→ EXCERPTED DATA
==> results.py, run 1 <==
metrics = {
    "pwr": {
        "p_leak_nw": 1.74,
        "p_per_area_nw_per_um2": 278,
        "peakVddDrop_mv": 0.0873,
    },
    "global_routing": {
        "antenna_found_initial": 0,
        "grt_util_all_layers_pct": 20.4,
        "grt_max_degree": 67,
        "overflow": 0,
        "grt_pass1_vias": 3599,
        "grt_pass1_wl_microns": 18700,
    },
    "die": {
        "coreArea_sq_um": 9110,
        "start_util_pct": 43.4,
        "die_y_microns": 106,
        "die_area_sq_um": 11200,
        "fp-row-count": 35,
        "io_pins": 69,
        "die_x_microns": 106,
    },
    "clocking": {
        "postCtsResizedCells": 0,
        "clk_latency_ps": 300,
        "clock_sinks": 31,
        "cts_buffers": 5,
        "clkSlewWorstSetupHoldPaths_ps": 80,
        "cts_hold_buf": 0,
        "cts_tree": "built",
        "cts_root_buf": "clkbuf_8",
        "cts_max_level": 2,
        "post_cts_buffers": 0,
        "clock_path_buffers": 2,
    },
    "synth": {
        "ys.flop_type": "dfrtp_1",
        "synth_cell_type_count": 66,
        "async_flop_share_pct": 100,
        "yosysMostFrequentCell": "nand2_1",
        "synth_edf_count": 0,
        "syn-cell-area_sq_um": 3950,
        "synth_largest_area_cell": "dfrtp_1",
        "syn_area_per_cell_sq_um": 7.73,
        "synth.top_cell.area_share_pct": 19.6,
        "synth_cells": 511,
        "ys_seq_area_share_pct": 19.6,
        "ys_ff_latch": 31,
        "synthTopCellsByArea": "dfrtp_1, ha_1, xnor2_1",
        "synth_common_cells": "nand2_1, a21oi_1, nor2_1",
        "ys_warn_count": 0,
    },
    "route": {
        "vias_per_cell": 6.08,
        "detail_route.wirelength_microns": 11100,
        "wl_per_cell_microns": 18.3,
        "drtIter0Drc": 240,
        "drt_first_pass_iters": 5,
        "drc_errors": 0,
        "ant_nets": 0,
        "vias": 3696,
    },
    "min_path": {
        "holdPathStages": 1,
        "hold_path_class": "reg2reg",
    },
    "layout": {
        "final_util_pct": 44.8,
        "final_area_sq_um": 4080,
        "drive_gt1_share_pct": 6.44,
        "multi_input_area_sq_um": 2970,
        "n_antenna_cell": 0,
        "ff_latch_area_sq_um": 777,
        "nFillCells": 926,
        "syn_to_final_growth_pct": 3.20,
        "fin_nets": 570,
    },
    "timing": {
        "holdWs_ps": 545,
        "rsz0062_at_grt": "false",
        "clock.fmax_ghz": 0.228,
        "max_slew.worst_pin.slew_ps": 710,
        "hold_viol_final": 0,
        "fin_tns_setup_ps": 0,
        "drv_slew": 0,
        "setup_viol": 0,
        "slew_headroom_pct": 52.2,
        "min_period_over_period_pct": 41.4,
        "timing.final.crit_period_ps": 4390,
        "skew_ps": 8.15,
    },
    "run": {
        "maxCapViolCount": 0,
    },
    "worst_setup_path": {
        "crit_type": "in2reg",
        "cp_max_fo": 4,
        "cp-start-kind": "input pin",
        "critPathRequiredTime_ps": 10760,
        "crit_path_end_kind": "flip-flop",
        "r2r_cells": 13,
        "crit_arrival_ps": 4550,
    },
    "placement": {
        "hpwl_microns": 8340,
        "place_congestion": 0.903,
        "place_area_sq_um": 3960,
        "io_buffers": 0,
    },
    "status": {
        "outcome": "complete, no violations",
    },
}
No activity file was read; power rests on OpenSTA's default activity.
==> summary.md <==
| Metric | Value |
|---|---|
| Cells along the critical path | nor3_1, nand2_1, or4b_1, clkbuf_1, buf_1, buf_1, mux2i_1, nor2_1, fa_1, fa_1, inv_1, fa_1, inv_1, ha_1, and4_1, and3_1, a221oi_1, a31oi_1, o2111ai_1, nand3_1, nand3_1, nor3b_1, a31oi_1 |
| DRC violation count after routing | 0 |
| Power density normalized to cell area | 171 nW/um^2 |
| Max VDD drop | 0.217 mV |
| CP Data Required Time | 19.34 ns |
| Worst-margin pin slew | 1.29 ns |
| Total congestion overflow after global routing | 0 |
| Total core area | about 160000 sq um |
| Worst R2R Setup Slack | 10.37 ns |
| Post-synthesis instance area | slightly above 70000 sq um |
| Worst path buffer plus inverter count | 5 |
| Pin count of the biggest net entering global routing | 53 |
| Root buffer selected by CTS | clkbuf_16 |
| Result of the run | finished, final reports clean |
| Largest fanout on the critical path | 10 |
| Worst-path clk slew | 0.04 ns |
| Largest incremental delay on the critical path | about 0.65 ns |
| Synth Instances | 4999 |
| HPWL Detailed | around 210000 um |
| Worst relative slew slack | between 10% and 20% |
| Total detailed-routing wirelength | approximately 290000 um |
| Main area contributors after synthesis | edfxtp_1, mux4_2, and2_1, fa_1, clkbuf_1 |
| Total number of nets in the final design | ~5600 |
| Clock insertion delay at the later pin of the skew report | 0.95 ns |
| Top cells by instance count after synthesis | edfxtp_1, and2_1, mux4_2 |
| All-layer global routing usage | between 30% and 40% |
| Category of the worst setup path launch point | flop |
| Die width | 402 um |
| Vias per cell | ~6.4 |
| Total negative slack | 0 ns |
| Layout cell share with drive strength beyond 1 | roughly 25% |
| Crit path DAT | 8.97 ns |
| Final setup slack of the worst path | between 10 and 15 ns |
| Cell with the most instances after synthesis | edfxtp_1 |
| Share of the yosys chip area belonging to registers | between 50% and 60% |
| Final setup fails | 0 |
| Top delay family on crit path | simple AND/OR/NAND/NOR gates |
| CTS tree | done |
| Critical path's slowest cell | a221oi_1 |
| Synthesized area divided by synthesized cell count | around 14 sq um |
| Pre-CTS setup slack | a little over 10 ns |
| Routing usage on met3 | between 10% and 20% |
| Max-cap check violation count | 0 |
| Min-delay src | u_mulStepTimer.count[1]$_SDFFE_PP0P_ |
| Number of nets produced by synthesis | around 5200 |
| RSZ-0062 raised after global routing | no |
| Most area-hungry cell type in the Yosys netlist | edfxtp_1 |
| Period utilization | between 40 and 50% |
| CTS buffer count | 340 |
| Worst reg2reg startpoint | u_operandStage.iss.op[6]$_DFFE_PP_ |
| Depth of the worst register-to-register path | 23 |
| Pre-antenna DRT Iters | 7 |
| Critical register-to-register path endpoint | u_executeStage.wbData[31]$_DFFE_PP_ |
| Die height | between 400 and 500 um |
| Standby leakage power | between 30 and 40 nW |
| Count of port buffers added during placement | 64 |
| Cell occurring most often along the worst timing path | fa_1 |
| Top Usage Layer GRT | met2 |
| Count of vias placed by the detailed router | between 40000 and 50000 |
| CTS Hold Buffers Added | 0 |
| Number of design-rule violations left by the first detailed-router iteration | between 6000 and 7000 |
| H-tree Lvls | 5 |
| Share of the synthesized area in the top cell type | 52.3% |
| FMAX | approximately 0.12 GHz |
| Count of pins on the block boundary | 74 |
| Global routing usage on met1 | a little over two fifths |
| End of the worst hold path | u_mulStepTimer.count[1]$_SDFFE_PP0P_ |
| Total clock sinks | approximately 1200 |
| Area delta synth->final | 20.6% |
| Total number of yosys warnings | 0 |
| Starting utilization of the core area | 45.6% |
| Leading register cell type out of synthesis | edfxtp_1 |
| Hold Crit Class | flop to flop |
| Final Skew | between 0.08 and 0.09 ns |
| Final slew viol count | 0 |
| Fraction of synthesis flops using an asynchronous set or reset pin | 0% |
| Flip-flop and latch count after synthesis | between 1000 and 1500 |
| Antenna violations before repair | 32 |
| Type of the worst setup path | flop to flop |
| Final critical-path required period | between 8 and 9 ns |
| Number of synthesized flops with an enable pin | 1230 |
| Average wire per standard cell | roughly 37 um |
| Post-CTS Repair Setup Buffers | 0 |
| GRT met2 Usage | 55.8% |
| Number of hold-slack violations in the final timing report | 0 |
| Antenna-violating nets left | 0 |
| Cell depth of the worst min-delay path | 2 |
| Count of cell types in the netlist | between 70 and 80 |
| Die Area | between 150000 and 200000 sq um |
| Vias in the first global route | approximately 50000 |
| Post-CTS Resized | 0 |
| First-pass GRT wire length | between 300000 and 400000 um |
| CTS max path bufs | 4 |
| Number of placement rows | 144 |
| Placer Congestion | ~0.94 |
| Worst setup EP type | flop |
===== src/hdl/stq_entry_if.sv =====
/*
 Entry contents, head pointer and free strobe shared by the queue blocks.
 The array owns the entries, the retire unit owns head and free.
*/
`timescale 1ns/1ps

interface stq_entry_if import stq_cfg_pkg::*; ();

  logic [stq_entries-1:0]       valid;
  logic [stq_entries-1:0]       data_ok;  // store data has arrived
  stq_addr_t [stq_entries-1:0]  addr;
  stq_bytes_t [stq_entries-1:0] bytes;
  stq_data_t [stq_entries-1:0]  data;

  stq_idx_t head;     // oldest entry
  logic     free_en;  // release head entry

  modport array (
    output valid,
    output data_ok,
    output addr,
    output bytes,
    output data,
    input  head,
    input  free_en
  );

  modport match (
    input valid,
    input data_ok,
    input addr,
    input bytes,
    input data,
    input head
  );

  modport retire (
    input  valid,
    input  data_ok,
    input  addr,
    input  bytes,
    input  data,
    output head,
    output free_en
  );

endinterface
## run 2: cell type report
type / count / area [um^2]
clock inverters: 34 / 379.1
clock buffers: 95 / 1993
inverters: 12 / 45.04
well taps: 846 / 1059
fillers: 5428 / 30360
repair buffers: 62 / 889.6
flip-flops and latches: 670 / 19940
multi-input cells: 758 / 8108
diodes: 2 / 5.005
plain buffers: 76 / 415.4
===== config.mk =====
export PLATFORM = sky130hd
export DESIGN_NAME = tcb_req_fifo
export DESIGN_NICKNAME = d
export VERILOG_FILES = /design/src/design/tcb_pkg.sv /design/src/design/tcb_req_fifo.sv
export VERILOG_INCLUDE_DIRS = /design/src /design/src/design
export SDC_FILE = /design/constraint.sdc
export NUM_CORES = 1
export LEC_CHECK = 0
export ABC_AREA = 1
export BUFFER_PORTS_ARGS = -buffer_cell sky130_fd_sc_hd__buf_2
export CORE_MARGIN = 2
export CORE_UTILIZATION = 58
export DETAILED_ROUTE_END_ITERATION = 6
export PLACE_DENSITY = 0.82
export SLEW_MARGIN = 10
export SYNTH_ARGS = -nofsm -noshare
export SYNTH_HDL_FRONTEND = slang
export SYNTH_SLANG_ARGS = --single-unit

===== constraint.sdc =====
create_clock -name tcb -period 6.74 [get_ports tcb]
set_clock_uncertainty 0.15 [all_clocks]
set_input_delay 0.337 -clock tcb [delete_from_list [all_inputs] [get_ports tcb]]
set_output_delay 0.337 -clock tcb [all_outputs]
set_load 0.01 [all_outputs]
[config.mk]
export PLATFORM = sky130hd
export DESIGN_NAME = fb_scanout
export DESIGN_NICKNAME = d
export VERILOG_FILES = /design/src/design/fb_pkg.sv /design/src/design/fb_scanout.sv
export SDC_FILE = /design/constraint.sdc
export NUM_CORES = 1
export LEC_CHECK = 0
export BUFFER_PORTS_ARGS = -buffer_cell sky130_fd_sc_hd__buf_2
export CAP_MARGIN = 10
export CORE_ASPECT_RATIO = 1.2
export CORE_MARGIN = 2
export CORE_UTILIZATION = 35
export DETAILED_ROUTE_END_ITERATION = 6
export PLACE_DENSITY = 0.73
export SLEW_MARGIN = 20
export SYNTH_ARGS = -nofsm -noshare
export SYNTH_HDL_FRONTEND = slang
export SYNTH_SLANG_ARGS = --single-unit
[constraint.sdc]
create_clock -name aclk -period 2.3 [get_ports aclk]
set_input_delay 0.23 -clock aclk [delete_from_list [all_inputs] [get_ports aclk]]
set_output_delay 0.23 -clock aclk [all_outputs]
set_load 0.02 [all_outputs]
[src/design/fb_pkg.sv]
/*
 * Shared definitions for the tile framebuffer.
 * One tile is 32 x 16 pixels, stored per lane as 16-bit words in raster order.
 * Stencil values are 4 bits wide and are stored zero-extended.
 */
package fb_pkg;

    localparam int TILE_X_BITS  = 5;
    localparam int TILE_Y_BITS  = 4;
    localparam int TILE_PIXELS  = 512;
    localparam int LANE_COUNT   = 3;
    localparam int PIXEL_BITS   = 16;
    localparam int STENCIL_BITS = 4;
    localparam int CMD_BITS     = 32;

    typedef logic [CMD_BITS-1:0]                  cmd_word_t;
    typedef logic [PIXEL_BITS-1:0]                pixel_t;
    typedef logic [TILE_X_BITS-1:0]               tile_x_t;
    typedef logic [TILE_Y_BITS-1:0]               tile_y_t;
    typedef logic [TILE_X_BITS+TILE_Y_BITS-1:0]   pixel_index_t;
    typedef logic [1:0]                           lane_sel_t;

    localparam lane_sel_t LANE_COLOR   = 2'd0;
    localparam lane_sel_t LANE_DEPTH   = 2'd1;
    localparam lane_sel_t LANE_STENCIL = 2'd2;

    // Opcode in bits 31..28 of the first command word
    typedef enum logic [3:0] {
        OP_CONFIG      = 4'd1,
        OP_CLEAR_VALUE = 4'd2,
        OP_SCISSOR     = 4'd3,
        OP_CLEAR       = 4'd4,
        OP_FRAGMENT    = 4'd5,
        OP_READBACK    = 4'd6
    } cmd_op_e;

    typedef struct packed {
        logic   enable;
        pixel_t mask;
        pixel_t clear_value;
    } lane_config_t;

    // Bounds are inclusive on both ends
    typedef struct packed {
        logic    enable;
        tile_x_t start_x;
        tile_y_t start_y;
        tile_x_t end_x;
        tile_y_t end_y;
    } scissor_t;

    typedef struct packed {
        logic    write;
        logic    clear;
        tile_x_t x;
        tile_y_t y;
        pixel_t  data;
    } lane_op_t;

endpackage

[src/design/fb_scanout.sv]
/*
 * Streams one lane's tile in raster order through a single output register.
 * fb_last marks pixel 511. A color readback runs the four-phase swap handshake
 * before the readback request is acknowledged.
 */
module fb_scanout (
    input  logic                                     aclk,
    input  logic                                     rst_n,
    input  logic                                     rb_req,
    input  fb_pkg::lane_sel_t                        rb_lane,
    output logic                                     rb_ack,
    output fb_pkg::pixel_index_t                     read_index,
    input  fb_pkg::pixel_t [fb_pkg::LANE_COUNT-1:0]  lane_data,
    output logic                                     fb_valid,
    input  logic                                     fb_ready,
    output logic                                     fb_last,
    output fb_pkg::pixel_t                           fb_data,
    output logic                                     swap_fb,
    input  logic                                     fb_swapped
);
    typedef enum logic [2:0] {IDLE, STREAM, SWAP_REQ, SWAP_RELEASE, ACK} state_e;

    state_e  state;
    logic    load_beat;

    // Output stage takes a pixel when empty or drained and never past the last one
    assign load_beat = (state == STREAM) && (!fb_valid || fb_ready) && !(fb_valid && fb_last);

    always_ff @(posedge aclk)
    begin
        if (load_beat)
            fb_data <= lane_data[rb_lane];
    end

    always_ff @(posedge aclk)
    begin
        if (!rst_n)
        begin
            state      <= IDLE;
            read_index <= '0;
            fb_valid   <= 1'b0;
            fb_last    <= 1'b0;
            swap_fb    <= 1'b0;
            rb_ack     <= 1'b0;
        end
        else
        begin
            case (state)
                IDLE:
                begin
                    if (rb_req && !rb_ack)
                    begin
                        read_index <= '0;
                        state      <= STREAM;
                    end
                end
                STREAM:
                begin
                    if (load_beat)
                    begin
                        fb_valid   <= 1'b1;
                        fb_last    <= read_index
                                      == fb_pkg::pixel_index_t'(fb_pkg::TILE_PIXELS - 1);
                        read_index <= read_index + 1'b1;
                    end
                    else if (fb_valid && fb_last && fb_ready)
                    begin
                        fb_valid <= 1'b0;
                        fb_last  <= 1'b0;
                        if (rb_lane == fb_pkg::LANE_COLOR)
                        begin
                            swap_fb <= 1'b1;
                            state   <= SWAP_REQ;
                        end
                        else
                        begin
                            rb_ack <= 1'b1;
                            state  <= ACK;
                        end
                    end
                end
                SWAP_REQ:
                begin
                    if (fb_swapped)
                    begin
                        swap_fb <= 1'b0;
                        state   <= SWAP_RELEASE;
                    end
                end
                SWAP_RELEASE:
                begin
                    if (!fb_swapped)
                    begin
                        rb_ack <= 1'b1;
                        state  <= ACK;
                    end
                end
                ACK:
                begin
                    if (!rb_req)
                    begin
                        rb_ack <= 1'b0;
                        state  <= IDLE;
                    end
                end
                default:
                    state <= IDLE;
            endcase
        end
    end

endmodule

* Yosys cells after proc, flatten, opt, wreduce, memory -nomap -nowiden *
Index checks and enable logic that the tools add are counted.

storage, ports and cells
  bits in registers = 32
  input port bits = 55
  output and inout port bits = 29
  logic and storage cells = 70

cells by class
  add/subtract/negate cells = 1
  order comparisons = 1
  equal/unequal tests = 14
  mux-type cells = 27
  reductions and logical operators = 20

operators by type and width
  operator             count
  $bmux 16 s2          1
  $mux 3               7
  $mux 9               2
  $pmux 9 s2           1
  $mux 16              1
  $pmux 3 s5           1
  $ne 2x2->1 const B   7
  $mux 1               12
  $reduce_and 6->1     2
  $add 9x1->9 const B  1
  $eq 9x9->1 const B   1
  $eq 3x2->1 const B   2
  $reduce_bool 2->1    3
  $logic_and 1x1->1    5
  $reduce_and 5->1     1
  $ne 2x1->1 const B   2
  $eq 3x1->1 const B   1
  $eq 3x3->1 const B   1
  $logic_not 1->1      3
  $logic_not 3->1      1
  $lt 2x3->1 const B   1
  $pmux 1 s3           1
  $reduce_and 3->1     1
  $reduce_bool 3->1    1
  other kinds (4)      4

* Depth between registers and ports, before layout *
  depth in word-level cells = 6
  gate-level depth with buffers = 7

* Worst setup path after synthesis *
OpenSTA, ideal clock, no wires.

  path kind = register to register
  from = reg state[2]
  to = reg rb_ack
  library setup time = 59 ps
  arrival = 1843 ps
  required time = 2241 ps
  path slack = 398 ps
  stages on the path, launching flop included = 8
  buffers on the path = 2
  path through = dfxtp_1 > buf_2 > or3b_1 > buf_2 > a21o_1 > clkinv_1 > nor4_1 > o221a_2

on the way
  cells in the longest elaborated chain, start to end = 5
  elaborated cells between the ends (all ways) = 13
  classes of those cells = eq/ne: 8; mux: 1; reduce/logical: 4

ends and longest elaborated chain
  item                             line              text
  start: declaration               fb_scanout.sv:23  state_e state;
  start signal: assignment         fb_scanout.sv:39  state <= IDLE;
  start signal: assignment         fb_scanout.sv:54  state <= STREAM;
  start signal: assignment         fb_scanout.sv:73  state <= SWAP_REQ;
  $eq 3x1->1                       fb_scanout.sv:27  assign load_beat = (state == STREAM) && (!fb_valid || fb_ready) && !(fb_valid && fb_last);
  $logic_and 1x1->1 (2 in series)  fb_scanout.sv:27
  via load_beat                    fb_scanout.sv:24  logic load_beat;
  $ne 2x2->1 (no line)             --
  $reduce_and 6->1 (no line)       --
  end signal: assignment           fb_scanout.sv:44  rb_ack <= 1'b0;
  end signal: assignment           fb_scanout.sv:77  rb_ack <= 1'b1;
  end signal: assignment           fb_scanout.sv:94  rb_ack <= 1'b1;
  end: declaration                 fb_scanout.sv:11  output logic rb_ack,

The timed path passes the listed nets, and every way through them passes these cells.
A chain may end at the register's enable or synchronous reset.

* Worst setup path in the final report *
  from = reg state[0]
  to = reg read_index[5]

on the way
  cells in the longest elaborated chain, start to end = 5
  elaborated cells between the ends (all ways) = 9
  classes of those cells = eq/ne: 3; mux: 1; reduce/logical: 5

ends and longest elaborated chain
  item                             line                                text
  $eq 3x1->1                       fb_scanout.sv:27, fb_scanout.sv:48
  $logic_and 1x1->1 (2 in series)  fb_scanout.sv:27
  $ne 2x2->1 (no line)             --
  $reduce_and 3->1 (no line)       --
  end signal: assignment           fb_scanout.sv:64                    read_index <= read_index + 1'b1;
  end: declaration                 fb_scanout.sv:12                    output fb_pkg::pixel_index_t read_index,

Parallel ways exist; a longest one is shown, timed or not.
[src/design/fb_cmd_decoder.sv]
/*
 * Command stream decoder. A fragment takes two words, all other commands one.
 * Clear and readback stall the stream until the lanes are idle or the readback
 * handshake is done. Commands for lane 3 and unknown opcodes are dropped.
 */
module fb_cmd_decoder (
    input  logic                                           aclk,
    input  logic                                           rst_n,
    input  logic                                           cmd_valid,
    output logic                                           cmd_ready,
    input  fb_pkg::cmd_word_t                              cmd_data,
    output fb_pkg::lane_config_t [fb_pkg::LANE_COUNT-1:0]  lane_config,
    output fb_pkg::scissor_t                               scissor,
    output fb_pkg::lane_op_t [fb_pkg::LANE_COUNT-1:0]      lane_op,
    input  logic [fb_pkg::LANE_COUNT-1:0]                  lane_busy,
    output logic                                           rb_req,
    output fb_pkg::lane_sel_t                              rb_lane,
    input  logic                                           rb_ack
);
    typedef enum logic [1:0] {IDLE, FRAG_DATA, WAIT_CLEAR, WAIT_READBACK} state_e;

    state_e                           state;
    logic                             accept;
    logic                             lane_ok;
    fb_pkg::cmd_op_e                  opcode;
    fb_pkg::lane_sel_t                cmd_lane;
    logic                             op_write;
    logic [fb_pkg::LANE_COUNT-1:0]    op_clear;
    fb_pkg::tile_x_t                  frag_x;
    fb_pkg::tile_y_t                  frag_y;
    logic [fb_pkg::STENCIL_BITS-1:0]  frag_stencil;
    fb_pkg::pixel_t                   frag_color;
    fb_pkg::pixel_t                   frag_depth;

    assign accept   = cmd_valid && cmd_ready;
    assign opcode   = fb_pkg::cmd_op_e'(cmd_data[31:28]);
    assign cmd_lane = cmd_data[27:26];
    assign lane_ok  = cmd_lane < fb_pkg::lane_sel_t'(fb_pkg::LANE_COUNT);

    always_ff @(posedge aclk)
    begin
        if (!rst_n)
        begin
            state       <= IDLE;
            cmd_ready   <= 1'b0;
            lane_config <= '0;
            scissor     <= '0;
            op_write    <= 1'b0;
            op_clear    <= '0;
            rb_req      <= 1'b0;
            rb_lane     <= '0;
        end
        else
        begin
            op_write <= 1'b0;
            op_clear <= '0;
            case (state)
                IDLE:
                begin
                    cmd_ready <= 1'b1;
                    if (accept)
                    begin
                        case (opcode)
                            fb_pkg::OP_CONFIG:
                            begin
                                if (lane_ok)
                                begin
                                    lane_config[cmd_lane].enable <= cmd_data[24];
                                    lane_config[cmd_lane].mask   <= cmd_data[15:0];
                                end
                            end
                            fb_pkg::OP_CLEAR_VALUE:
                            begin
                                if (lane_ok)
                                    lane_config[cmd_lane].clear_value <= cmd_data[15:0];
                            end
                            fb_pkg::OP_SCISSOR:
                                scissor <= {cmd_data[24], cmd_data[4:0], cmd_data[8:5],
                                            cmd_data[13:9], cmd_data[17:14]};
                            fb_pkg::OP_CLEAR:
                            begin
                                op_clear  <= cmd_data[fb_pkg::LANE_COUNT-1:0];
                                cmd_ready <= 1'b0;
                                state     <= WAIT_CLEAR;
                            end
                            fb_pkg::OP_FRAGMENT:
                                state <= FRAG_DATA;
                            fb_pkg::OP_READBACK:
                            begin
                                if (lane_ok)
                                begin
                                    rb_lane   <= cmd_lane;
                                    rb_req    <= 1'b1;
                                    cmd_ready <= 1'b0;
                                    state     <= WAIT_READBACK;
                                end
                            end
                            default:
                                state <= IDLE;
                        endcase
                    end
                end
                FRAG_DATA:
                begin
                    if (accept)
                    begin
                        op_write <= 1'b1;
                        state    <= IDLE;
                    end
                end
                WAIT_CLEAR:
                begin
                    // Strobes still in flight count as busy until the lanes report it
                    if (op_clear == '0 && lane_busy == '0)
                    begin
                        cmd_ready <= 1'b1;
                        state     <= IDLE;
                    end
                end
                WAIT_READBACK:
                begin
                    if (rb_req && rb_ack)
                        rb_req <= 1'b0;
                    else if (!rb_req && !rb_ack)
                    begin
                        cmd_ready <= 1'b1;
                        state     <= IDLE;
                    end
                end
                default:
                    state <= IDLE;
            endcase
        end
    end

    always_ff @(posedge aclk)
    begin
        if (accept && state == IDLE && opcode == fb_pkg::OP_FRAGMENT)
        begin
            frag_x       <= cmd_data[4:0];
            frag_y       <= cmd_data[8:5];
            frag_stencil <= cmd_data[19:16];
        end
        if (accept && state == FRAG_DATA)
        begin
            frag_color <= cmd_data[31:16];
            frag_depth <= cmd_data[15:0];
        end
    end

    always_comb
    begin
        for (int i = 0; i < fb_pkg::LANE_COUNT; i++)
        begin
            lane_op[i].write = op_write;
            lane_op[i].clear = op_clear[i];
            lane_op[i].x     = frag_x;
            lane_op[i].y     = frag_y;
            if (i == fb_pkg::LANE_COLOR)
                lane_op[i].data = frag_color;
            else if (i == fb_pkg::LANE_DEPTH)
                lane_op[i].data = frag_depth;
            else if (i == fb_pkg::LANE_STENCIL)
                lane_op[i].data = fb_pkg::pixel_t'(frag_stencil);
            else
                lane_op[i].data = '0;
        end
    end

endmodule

→ PROBLEM DESCRIPTION
Your reply should be only the number of lines in the preceding data that include the word "along".

→ RESULT OF THE EXERCISE
2